### PROBLEM DESCRIPTION
From the entries that follow, report every line in which "halfword" occurs.

(Collected data entries)
____
$ cat src/rtl/thumb_inst_align_if.sv
// Fetch-side and decode-side handshakes of the Thumb halfword alignment buffer.
// The slave modport is the buffer's view; the master modport is the fetch/decode view.
interface thumb_inst_align_if;
  logic        fetch_valid;
  logic        fetch_ready;
  logic [31:0] fetch_data;
  logic        inst_valid;
  logic        inst_ready;
  logic [31:0] inst;
  logic        inst_is32;
  logic        dp_imm_valid;
  logic [11:0] imm12;

  modport slave (
    input  fetch_valid, fetch_data, inst_ready,
    output fetch_ready, inst_valid, inst, inst_is32, dp_imm_valid, imm12
  );

  modport master (
    output fetch_valid, fetch_data, inst_ready,
    input  fetch_ready, inst_valid, inst, inst_is32, dp_imm_valid, imm12
  );
endinterface

$ cat src/rtl/thumb_inst_align.sv
// Assembles 32-bit fetch words into 16/32-bit Thumb instructions via a circular halfword buffer.
// Define THUMB_IMM_DECODE_EN to generate dp_imm_valid/imm12; otherwise both are tied to 0.
module thumb_inst_align #(
  parameter int HW_DEPTH = 4
) (
  input  logic             clk,
  input  logic             rst,
  input  logic             flush,
  input  logic             flush_hw1,
  thumb_inst_align_if.slave bus
);
  localparam int PW = (HW_DEPTH > 1) ? $clog2(HW_DEPTH) : 1;
  localparam int CW = $clog2(HW_DEPTH + 1);

  logic [HW_DEPTH-1:0][15:0] buf_q;
  logic [PW-1:0]             head_q, head_d, tail_q, tail_d;
  logic [CW-1:0]             count_q, count_d;
  logic                      skip_q, skip_d;
  logic [15:0]               hw1, hw2;
  logic                      is32, push, pop;
  logic [1:0]                push_n, pop_n;

  // Pointer advance by 0..2 with wrap for any depth (not just powers of two).
  function automatic logic [PW-1:0] ptr_add(input logic [PW-1:0] p, input logic [1:0] n);
    int s;
    s = int'(p) + int'(n);
    if (s >= HW_DEPTH) s = s - HW_DEPTH;
    return PW'(s);
  endfunction

  assign hw1  = buf_q[head_q];
  assign hw2  = buf_q[ptr_add(head_q, 2'd1)];
  assign is32 = (hw1[15:13] == 3'b111) && (hw1[12:11] != 2'b00);

  assign bus.fetch_ready = !rst && !flush && (count_q <= CW'(HW_DEPTH - 2));
  assign bus.inst_valid  = !rst && (count_q != '0) && (!is32 || count_q >= CW'(2));

  assign push   = bus.fetch_valid && bus.fetch_ready;
  // A pop handshake during flush is consumed by decode but leaves the buffer alone.
  assign pop    = bus.inst_valid && bus.inst_ready && !flush;
  assign push_n = !push ? 2'd0 : (skip_q ? 2'd1 : 2'd2);
  assign pop_n  = !pop  ? 2'd0 : (is32   ? 2'd2 : 2'd1);

  always_comb begin
    count_d = count_q + CW'(push_n) - CW'(pop_n);
    head_d  = ptr_add(head_q, pop_n);
    tail_d  = ptr_add(tail_q, push_n);
    skip_d  = push ? 1'b0 : skip_q;
    if (flush) begin
      count_d = '0;
      head_d  = '0;
      tail_d  = '0;
      skip_d  = flush_hw1;
    end
  end

  always_ff @(posedge clk) begin
    if (rst) begin
      count_q <= '0;
      head_q  <= '0;
      tail_q  <= '0;
      skip_q  <= 1'b0;
    end else begin
      count_q <= count_d;
      head_q  <= head_d;
      tail_q  <= tail_d;
      skip_q  <= skip_d;
    end
  end

  // Storage needs no reset: occupancy alone decides what is visible.
  always_ff @(posedge clk) begin
    if (push) begin
      if (skip_q) begin
        buf_q[tail_q] <= bus.fetch_data[31:16];
      end else begin
        buf_q[tail_q]                <= bus.fetch_data[15:0];
        buf_q[ptr_add(tail_q, 2'd1)] <= bus.fetch_data[31:16];
      end
    end
  end

  always_comb begin
    bus.inst         = 32'h0;
    bus.inst_is32    = 1'b0;
    bus.dp_imm_valid = 1'b0;
    bus.imm12        = 12'h0;
    if (bus.inst_valid) begin
      bus.inst      = is32 ? {hw1, hw2} : {16'h0, hw1};
      bus.inst_is32 = is32;
`ifdef THUMB_IMM_DECODE_EN
      bus.dp_imm_valid = is32 && (hw1[15:11] == 5'b11110) && !hw1[9] && !hw2[15];
      bus.imm12        = {hw1[10], hw2[14:12], hw2[7:0]};
`endif
    end
  end
endmodule

$ cat src/flat_wrapper.sv
// flat-port wrapper written by rule: the top's interface ports become plain ports
module thumb_inst_align_flat 
#(
  parameter int HW_DEPTH = 4
)
  (clk, rst, flush, flush_hw1, bus_fetch_valid, bus_fetch_data, bus_inst_ready, bus_fetch_ready, bus_inst_valid, bus_inst, bus_inst_is32, bus_dp_imm_valid, bus_imm12);
  thumb_inst_align_if bus_i ();
  input  logic clk;
  input  logic rst;
  input  logic flush;
  input  logic flush_hw1;
  input wire logic [$bits(bus_i.fetch_valid)-1:0] bus_fetch_valid;
  input wire logic [$bits(bus_i.fetch_data)-1:0] bus_fetch_data;
  input wire logic [$bits(bus_i.inst_ready)-1:0] bus_inst_ready;
  output wire logic [$bits(bus_i.fetch_ready)-1:0] bus_fetch_ready;
  output wire logic [$bits(bus_i.inst_valid)-1:0] bus_inst_valid;
  output wire logic [$bits(bus_i.inst)-1:0] bus_inst;
  output wire logic [$bits(bus_i.inst_is32)-1:0] bus_inst_is32;
  output wire logic [$bits(bus_i.dp_imm_valid)-1:0] bus_dp_imm_valid;
  output wire logic [$bits(bus_i.imm12)-1:0] bus_imm12;
  assign bus_i.fetch_valid = bus_fetch_valid;
  assign bus_i.fetch_data = bus_fetch_data;
  assign bus_i.inst_ready = bus_inst_ready;
  assign bus_fetch_ready = bus_i.fetch_ready;
  assign bus_inst_valid = bus_i.inst_valid;
  assign bus_inst = bus_i.inst;
  assign bus_inst_is32 = bus_i.inst_is32;
  assign bus_dp_imm_valid = bus_i.dp_imm_valid;
  assign bus_imm12 = bus_i.imm12;
  thumb_inst_align #(.HW_DEPTH(HW_DEPTH)) u_core (.clk(clk), .rst(rst), .flush(flush), .flush_hw1(flush_hw1), .bus(bus_i));
endmodule
$ cat config.mk
export PLATFORM = sky130hd
export DESIGN_NAME = thumb_inst_align_flat
export DESIGN_NICKNAME = d
export VERILOG_FILES = /design/src/rtl/thumb_inst_align_if.sv /design/src/rtl/thumb_inst_align.sv /design/src/flat_wrapper.sv
export SDC_FILE = /design/constraint.sdc
export NUM_CORES = 1
export LEC_CHECK = 0
export BUFFER_PORTS_ARGS = -buffer_cell sky130_fd_sc_hd__clkbuf_2
export CAP_MARGIN = 20
export CORE_MARGIN = 5
export CORE_UTILIZATION = 29
export DETAILED_ROUTE_END_ITERATION = 8
export PLACE_DENSITY = 0.55
export SETUP_SLACK_MARGIN = 0.3
export SLEW_MARGIN = 20
export SYNTH_ARGS = -nofsm -noshare
export SYNTH_HDL_FRONTEND = slang
export SYNTH_SLANG_ARGS = --single-unit
$ cat constraint.sdc
create_clock -name clk -period 2.9 [get_ports clk]
set_clock_uncertainty 0.15 [all_clocks]
set_input_delay 0.29 -clock clk [delete_from_list [all_inputs] [get_ports clk]]
set_output_delay 0.29 -clock clk [all_outputs]
set_load 0.02 [all_outputs]
==> run_results.csv, run 1 <==
group,metric,value,unit
die,num_rows,48,
timing,whs,0.0439,ns
die,core,17400,um^2
timing,rsz0062_at_grt,"true",
cts,cts_sinks,72,
final_layout,layout-drive-gt1-share,0.355,
setup_path,end_kind,"flop",
logic_synthesis,synth-edff-count,64,
setup_path,cpMaxStageDelayCell,"mux4_2",
cts,numCtsBuffers,9,
logic_synthesis,ys_ff_latch,72,
timing,fin_crit_sh,0.999,
pwr,powerDensity,408,nW/um^2
timing,finalWorstSetupSlack,0.00398,ns
cts,cts-root-buf,"clkbuf_16",
setup_path,rrSetupSlack,0.004,ns
die,io_pins,86,
logic_synthesis,avgSynthCellArea,10.2,um^2
grt,grtUsageTotal,0.150,
logic_synthesis,synth.cell_area,5140,um^2
setup_path,cp_max_fo,4,
placement,preCtsSetupSlack,-0.0543,ns
pwr,vdd_drop_max,0.000256,V
pwr,power.leakage,2.21,nW
logic_synthesis,syn_inst,502,
timing,slew_headroom,0.426,
grt,grt_pass1_wl,23900,um
route,first_iter_violations,442,
cts,cts.path.max_buffers,2,
final_layout,fill_cells,1671,
grt,grt_pass1_vias,4279,
setup_path,path_buf_inv,0,
status,status,"finished, final reports clean",
route,post-route-drc-count,0,
final_layout,final_nets,610,
logic_synthesis,netlist-cell-type-count,40,
final_layout,final_common_cell,"nand2_1",
setup_path,path_class,"reg -> reg",
setup_path,max_stage_delay,0.56,ns
route,wire_per_inst,19.2,um
route,first_pass_iters,5,
route,vias,4399,
setup_path,path_cells,"mux4_2 -> o2111ai_4 -> nor2_4 -> and2_4 -> fa_1 -> fa_2 -> xnor2_2 -> xnor2_1 -> nor3_1",
cts,h-tree-depth,3,
grt,overflow,0,
cts,cts_tree,"yes",
logic_synthesis,async_reset_ff_frac,0,
placement,dp_hpwl,10600,um
logic_synthesis,seq_area_frac_synth,0.405,
die,die-area,20500,um^2
timing,tightestPinTransition,0.862,ns
route,drt-total-wl,15200,um
setup_path,arrival,2.96,ns
final_layout,syn_to_final_growth,23.8,%
timing,fin_crit,2.90,ns
placement,place_area,5720,um^2
die,die-width,143,um
placement,io_buffers,72,
final_layout,layout_common_cells,"nand2_1 (92), a21oi_1 (72), a221oi_1 (64), edfxtp_1 (64), clkbuf_2 (52)",
final_layout,fin_area,6370,um^2
timing,drv_slew,0,
worst_hold_path,hold_path_class,"in -> reg",
setup_path,critPathTopFamily,"adder cells",
die,initial_core_util,0.296,
cts,clk_pin_slew,0.05,ns
setup_path,critPathLaunchType,"flop",
route,ant_nets,0,
grt,grt_max_degree,130,
logic_synthesis,synth_flop_cell,"edfxtp_1",
flow_run,drv_cap,0,
timing,hold_viol_final,0,
die,dieHeight,143,um
route,vias_per_cell,5.53,
placement,place.gp.congestion,0.791,
grt,antenna_found_initial,3,
setup_path,worstPathRequired,2.96,ns
timing,setup_viol,0,
timing,max_freq,345,MHz
cts,insertion_delay,0.33,ns
logic_synthesis,yosysWarnings,0,
-- per-stage QoR --
step / setup TNS [ns] / util / power, W / std cells
floorplan: -0.232 / - / 0.00148 / 514
global placement: 0 / 0.329 / 0.00156 / 763
detailed placement: -0.0563 / 0.329 / 0.00157 / 763
CTS: 0 / 0.359 / 0.00260 / 790
global route: -0.110 / 0.367 / 0.00272 / 794
finish: 0 / 0.367 / 0.00260 / 795
-- final timing paths --
path                            depth (start not counted)              start                 to
worst max-delay path                                    9   u_core.head_q[0]  u_core.count_q[2]
worst min register to register                          2  u_core.count_q[2]  u_core.count_q[2]
worst max register to register                          9   u_core.head_q[0]  u_core.count_q[2]
worst min-delay path                                    3          flush_hw1      u_core.skip_q
-- where the power goes --
group	switching, W	total [W]	leakage (nW)	internal, W
clock network	0.000382	0.00100	0.133	0.000621
registers	0.0000122	0.00117	0.652	0.00116
logic	0.000249	0.000421	1.43	0.000172
total	0.000643	0.00260	2.21	0.00195
-- worst reg2reg max path: cells and delay by family, from the launching register on --
family | cells | cell delay, ns
AO/OA/AOI/OAI | 1 | 0.29
XOR/XNOR | 2 | 0.31
adder cells (fa/ha/maj) | 2 | 0.84
AND/OR/NAND/NOR | 3 | 0.25
multiplexers | 1 | 0.56
flip-flops | 1 | 0.38
-- Yosys cell counts (all sizes together) (2+ instances only) --
library cell	instances	share of area
nand2	92	0.067
a21oi	79	0.077
a221oi	64	0.11
edfxtp	64	0.37
clkbuf	42	0.031
buf	39	0.054
mux4	32	0.14
and2	15	0.018
nor2	15	0.011
dfxtp	8	0.031
ha	6	0.015
inv	6	0.0044
nor2b	5	0.0061
nor3	5	0.0049
o21ai	4	0.0039
xnor2	4	0.0068
fa	2	0.0078
mux2i	2	0.0039
nand3	2	0.0019
nand3b	2	0.0029
-- routing by layer --
| metal | track usage | wire length, um | up-vias |
|---|---|---|---|
| li1 | - | - | 2024 |
| met1 | 0.189 | 5920 | 2117 |
| met2 | 0.248 | 7440 | 221 |
| met3 | 0.0392 | 1480 | 31 |
| met4 | 0.0580 | 350 | 6 |
| met5 | 0 | 47 | - |
-- area by class of cell --
cell class,instances,area [um^2],area share
multi-input combinational,355,2810,0.441
sequential,72,2090,0.328
timing repair buffer,120,885,0.139
tap,225,282,0.0442
clock buffer,13,260,0.0409
inverter,6,22.5,0.00354
clock inverter,3,16.3,0.00255
antenna,1,2.50,0.000393
-- kinds of logic (layout without fill, tap and decap cells) --
| group | count (synthesis) | in the layout | synth area share |
|---|---|---|---|
| compound gates | 157 | 157 | 0.212 |
| xor+xnor | 4 | 4 | 0.00681 |
| fa+ha+maj | 8 | 8 | 0.0224 |
| buf+inv | 87 | 142 | 0.0888 |
| flops | 72 | 72 | 0.405 |
| mux | 34 | 34 | 0.144 |
| other cells | 1 | 14 | 0.000729 |
| simple gates | 139 | 139 | 0.120 |
-- flip-flops by register name, indices dropped and copies added (netlist names) --
register,flops
u_core.buf_q,64
u_core.count_q,3
u_core.head_q,2
u_core.skip_q,1
u_core.tail_q,2
-- repair_timing --
| action | in CTS | in global routing |
|---|---|---|
| setup endpoints to repair | 28 | 35 |
| pin swaps | 4 | 7 |
| buffers inserted | 10 | 4 |
| hold buffers | 0 | 0 |
| cloned | 1 | 0 |
| gates resized for setup | 35 | 46 |
(Power assumes the default switching activity.)
==> run 2: changes to the inputs <==
--- a/config.mk
+++ b/config.mk
@@ -7,10 +7,12 @@
 export LEC_CHECK = 0
 export BUFFER_PORTS_ARGS = -buffer_cell sky130_fd_sc_hd__clkbuf_2
 export CAP_MARGIN = 20
+export CELL_PAD_IN_SITES_DETAIL_PLACEMENT = 0
+export CELL_PAD_IN_SITES_GLOBAL_PLACEMENT = 1
 export CORE_MARGIN = 5
 export CORE_UTILIZATION = 29
 export DETAILED_ROUTE_END_ITERATION = 8
-export PLACE_DENSITY = 0.55
+export PLACE_DENSITY_LB_ADDON = 0.1
 export SETUP_SLACK_MARGIN = 0.3
 export SLEW_MARGIN = 20
 export SYNTH_ARGS = -nofsm -noshare
==> run 2 against run 1 <==
  * Design area grew 1.3%
  * Via count shrank 0.82%
  * Hold slack lost 0.0026 ns
  * Register-to-register slack gained 0.05 ns
  * Clock-buffer cell count shrank 3
  * Sequential share of layout area shrank 0.41 points
  * Sequential cell count is the same
  * Fmax grew 1.8%
  * Clock power shrank 5%
  * Non-clock buffer count grew 5
  * Highest routed layer is now met4
  * Combinational power grew 7.1%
____
### SOLUTION TO THE PROBLEM
// Fetch-side and decode-side handshakes of the Thumb halfword alignment buffer.
// Assembles 32-bit fetch words into 16/32-bit Thumb instructions via a circular halfword buffer.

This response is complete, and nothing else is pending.